Your answer should consist of the lines below that hold the word "sequential".

Collected data entries
* * * *

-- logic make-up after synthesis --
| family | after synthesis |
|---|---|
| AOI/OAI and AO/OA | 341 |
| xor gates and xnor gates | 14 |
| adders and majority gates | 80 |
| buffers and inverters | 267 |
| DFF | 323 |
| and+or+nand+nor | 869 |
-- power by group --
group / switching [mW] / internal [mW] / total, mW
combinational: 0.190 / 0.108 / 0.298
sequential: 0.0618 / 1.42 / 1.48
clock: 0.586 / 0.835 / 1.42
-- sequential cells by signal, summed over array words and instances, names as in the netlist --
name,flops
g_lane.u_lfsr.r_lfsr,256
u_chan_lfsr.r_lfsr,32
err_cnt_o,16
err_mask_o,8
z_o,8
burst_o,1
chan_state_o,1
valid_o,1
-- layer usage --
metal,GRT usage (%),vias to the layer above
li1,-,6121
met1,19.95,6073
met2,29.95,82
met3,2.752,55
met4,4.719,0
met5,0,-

* * * *

■ Answer section ■
sequential: 0.0618 / 1.42 / 1.48
-- sequential cells by signal, summed over array words and instances, names as in the netlist --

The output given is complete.